あとは九州から岩手青森まで、三泊から四泊の日程で次から次へと添乗をこなし続けていた。当時JTBのちょっと格下がKNTという位置づけだったが、両方仕事をしてみると企画力や添乗員に力があるのはKNT、勢いがあるのもKNTという感じだった。
既に安いバス旅行やパック旅行は卒業して支店の企画もの(商店街のツアーとか、会社のツアー)の添乗をしていた自分は、JTBの企画の甘さが我慢できず、添乗で移動のバスに乗るとバスガイドと共同するか、勝手に仕切るかでマイクでお客さんに話し続けていた。 移動の最中のバスの中はかなり暇、ゆっくり風景を楽しむって感じでツアー組みがされていないので、そこを逆手にとって次に行く先のちよっとした前説や、健康情報、横の人との親睦を深めるゲームなどをやっていた。
こういう話の時照れは禁物。バカになりきって余計に考えずにやりきると、大体お客さんは喜んでくれた。 ツアー担当のデスクに毎回顧客からのアンケート用紙が集まるが、200人いた外注添乗員の中で自分のアンケート結果が最もよく、デスク自身が「なんか絶賛ですけど、本当ですか?」と怪しむほどだった。
そのうち、KNTの専門添乗員請負会社(株ツーリストサービス 通称TS)から社員にならないかという話もきたが、
人を笑わせるのは好きだが旅行会社には全く興味が無かったので答えもしなかった。
夏が終わると冬までは添乗はお休み、まっ土日ちょこちょこと仕事を受けはしたがそれはまあボチボチ
で待望の冬になると添乗するのはスキーバス。これは添乗なんていえるもんではなく、当時の法令上ツアーに管理者が同行するって建前上のもの。だからやってる人間も学生のバイトがほとんど、給料も安いが、なによりスキー場に行けば、ほとんど只でスキーがやり放題ということでよく利用していた。
志賀、八方、斑尾その他全国のスキー場に只でいけたのだから使わない手は無かった。
当時の給料を思い出すと、一般添乗が一日1万。
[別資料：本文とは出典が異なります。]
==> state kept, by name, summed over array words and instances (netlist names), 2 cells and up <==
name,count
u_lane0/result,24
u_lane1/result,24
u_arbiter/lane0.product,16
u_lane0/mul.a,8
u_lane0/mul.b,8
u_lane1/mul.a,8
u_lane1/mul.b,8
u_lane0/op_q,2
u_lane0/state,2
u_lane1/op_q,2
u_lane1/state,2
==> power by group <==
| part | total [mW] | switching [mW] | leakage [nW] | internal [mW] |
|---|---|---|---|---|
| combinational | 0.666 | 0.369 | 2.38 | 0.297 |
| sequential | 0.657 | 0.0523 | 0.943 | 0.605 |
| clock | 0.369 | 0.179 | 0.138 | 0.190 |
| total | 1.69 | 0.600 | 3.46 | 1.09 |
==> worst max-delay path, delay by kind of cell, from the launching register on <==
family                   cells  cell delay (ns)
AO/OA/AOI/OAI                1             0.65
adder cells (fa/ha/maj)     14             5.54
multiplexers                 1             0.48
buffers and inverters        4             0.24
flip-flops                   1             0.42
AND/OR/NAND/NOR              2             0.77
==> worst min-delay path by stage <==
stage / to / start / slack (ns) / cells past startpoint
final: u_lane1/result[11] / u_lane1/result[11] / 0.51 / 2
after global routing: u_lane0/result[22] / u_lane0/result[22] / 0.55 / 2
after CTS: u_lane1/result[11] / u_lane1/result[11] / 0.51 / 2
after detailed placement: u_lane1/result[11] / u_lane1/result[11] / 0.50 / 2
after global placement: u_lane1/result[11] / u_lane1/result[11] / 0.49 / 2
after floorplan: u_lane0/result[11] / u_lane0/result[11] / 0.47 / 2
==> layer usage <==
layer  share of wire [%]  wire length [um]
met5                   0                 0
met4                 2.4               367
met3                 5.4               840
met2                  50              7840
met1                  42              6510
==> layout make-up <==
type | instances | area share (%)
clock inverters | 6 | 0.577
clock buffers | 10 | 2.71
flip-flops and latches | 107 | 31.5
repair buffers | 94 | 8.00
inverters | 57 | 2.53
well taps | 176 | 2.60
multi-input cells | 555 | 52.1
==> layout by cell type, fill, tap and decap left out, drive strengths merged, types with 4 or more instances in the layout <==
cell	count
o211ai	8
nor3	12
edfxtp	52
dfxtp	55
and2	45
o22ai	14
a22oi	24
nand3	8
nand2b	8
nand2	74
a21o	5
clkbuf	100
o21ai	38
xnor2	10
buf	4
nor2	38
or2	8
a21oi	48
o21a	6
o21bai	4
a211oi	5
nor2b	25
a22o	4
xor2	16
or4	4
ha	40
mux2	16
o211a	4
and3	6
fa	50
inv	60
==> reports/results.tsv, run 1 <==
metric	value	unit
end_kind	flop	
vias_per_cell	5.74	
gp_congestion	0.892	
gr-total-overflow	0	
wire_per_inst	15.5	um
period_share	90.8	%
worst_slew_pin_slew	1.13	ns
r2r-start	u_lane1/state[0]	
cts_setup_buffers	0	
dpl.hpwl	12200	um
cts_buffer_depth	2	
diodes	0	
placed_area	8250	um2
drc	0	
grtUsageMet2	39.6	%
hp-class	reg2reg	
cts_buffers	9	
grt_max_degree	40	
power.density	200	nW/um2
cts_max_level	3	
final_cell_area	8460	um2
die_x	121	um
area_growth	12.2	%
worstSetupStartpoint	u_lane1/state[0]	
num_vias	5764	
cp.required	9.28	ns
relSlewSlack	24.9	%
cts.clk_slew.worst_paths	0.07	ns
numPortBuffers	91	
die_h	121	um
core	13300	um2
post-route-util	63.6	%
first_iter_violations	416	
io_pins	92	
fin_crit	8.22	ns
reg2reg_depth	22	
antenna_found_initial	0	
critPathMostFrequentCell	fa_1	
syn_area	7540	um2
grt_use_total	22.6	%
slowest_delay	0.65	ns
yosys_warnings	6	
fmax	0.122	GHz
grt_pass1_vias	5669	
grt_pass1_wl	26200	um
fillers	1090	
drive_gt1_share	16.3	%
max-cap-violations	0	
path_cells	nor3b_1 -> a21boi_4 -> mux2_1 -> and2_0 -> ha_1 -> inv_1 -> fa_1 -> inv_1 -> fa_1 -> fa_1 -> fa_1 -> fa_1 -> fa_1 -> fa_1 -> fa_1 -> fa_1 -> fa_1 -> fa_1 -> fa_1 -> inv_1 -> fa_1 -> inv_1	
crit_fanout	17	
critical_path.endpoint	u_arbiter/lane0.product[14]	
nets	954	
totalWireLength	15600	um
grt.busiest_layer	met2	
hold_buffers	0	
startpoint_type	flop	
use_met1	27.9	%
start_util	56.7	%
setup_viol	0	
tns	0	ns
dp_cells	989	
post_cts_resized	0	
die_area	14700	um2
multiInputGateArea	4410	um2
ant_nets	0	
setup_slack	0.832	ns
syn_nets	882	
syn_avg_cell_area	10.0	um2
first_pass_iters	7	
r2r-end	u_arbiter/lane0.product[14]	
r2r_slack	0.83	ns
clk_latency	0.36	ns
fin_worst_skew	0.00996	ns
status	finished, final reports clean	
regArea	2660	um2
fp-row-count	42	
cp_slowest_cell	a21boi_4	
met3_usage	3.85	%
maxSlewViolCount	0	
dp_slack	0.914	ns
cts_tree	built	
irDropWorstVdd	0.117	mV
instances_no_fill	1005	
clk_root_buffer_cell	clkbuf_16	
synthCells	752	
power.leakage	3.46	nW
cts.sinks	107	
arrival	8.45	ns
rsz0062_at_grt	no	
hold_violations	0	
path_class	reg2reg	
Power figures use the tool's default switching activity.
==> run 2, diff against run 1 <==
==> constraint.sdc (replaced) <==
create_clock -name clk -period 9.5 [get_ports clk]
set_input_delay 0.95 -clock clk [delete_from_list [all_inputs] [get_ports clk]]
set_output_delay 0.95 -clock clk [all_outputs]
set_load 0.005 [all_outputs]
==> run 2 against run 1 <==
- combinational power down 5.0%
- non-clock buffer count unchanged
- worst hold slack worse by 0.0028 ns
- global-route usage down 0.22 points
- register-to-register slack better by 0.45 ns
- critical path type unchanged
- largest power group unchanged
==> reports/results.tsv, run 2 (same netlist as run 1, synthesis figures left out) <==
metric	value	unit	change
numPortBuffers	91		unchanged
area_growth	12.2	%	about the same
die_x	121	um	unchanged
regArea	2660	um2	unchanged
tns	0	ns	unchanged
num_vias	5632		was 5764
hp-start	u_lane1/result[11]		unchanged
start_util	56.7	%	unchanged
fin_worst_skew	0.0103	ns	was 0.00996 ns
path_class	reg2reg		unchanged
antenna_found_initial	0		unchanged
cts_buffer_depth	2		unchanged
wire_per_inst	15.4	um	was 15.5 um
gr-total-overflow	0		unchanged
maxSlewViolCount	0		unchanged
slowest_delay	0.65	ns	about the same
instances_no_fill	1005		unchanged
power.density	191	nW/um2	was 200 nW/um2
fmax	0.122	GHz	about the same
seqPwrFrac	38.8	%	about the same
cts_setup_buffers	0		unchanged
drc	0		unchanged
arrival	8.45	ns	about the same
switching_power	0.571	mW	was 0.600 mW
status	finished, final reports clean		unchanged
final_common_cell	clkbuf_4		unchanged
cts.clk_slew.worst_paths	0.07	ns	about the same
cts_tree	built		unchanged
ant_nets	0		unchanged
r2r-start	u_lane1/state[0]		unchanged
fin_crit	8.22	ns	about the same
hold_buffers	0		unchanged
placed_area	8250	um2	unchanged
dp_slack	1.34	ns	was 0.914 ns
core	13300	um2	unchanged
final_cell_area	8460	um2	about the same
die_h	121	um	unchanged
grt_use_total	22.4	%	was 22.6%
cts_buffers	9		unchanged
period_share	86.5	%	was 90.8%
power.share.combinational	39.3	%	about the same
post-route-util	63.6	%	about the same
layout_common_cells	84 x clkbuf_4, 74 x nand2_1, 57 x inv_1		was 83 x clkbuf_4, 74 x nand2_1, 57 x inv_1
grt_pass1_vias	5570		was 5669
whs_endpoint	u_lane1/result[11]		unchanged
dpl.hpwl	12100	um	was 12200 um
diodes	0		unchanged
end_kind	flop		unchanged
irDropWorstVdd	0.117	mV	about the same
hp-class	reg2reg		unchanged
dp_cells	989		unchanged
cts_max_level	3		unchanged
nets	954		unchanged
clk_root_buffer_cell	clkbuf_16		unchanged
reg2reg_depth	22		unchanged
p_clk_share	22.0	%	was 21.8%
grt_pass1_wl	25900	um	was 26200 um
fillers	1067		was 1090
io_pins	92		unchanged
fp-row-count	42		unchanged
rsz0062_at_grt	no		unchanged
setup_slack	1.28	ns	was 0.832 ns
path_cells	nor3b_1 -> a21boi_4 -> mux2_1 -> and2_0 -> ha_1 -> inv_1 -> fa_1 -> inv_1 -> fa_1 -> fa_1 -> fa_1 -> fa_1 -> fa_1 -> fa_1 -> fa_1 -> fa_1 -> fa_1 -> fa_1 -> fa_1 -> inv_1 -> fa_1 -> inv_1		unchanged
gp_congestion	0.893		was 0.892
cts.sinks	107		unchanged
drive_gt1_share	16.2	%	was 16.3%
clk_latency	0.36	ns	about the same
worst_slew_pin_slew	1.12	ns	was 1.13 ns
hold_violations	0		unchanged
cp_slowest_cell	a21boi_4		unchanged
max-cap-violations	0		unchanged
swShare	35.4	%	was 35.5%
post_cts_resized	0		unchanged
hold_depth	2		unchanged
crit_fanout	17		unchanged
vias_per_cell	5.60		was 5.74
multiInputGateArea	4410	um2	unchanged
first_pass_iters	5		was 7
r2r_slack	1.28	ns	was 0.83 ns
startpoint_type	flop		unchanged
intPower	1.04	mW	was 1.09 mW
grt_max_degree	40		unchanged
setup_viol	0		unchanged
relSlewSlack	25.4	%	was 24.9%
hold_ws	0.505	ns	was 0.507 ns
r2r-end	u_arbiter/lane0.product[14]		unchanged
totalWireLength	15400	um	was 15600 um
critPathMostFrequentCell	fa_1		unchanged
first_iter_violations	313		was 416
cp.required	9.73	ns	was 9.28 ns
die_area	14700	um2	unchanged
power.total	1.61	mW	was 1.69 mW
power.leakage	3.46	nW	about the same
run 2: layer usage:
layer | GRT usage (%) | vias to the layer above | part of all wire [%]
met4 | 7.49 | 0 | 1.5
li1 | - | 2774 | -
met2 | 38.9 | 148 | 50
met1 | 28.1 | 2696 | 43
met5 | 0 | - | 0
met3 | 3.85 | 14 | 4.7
スキーバス添乗が3千円って感じだろうか。
まっスキーを只でして尚且つお金もらえるんだから文句の言いようがない。
あの当時新人添乗員の教育を頼まれ育てた子がTSの正式添乗員になったが、今ではどうしているだろうか?
家の掃除をしていて出てきたJTBとKNTの旗、それと名前入りの社員バッチ
ちょっと考えたがゴミ袋で捨てた。